やはり若い。権力者が強い発言をしたら、自分だけは守ろうと動く。
「サミエル会長がリオン王子につこうと言い出しただろ、幼い王子なら、重役のポジションは、我々に手に入ると。それを家に話してそこからは、トントン拍子に笑うと言ってたじゃないですか!」

会場が静かになった。
優秀な人は、人に責められたり、叱られたりしないらしく、いつも涼しい顔をしているのに、こんな焦って何でも話してしまって、動揺しているメンバーに驚きだ。

そして何より打たれ弱い。

あっと言う間に、計画を自分達の口から言ってしまった。

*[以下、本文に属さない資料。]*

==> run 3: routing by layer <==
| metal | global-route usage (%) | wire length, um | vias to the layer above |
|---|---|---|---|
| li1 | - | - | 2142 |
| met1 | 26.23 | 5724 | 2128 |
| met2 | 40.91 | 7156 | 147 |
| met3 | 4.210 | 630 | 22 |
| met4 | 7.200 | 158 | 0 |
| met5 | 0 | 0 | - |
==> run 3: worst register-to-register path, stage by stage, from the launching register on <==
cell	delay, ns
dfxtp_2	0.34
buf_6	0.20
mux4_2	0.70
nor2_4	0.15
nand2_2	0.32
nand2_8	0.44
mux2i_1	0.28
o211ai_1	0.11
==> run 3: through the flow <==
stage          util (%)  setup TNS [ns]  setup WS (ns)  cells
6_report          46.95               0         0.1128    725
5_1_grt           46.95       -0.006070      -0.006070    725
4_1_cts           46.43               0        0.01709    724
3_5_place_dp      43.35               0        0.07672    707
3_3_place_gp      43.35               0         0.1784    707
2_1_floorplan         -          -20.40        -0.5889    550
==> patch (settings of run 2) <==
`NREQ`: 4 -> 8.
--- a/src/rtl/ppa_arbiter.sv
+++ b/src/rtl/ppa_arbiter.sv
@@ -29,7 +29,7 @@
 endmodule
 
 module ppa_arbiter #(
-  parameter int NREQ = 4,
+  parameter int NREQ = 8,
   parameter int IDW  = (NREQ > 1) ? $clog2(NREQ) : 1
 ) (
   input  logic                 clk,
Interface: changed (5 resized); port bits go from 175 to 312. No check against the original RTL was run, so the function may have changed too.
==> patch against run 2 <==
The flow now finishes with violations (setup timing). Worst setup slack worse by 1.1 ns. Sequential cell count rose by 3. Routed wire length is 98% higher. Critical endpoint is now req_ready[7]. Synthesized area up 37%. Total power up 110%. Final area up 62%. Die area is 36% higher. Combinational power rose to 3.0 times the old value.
==> config.mk <==
export PLATFORM = sky130hd
export DESIGN_NAME = mat_loader
export DESIGN_NICKNAME = d
export VERILOG_FILES = /design/src/rtl/mat_acc_pkg.sv /design/src/rtl/mat_buf.sv /design/src/rtl/mat_loader.sv
export SDC_FILE = /design/constraint.sdc
export NUM_CORES = 1
export LEC_CHECK = 0
export ABC_AREA = 1
export CAP_MARGIN = 20
export CORE_ASPECT_RATIO = 0.8
export CORE_MARGIN = 2
export CORE_UTILIZATION = 48
export CTS_BUF_LIST = sky130_fd_sc_hd__clkbuf_16
export DETAILED_ROUTE_END_ITERATION = 6
export PLACE_DENSITY = 0.79
export SYNTH_ARGS = -nofsm -noshare
export SYNTH_HDL_FRONTEND = slang
export SYNTH_SLANG_ARGS = --single-unit
==> constraint.sdc <==
create_clock -name clk -period 1.8 [get_ports clk]
set_clock_uncertainty 0.05 [all_clocks]
set_input_delay 0.36 -clock clk [delete_from_list [all_inputs] [get_ports clk]]
set_output_delay 0.36 -clock clk [all_outputs]
set_load 0.05 [all_outputs]
==> src/rtl/mat_acc_pkg.sv <==
// Shared types and helpers for the matrix accelerator operand path.
package mat_acc_pkg;

  localparam int MAT_SIZE = 2;
  localparam int DAT_SIZE = 8;

  typedef logic [DAT_SIZE-1:0] elem_t;
  typedef elem_t mat_t [MAT_SIZE][MAT_SIZE];

  typedef enum logic [1:0] {LOAD, START, WAIT_DONE} state_t;

  typedef struct packed {
    logic [31:0] row;
    logic [31:0] col;
  } rc_t;

  // Row-major element index to (row, column) for an n x n matrix.
  function automatic rc_t idx2rc(input int unsigned k, input int unsigned n);
    rc_t rc;
    rc.row = k / n;
    rc.col = k % n;
    return rc;
  endfunction

endpackage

証拠はいらないかもなとエリオンを見れば、青筋が浮いている。そして高く書類をあげ、
「ここにアステリア王国リア王女の滞在中の娯楽費や贈り物などの領収書がサミエル会長宛で文化祭にかかった費用として計上されている。明らかに不正だ。サミエル会長とリア王女が繋がっていることは明白」
とかなりのしたり顔で言った。フランツ王子も睨みつけ、
「リオンにつくのは、お前の勝手だ。学園に自分が使った金を請求するのは筋違いだろう。バミューダ侯爵家にはその旨を報告し処分があると思え。そしてサミエル他生徒会メンバーは、ローズリー嬢に自分達が計画したものを全て擦りつけた事を謝れ」
と裁いた。フランツ王子に拍手が出た。挨拶運動も相乗して王子の株爆上がり中だ。エリオンはローズリー嬢を見つめている。

「良かったね、エリオン様」

私は、人混みの中、扉に向かった。ドミルトン家の評価は上がらないけど、とりあえずこれ以上の落とし穴は、回避出来たんじゃないかなと溜息を吐いた。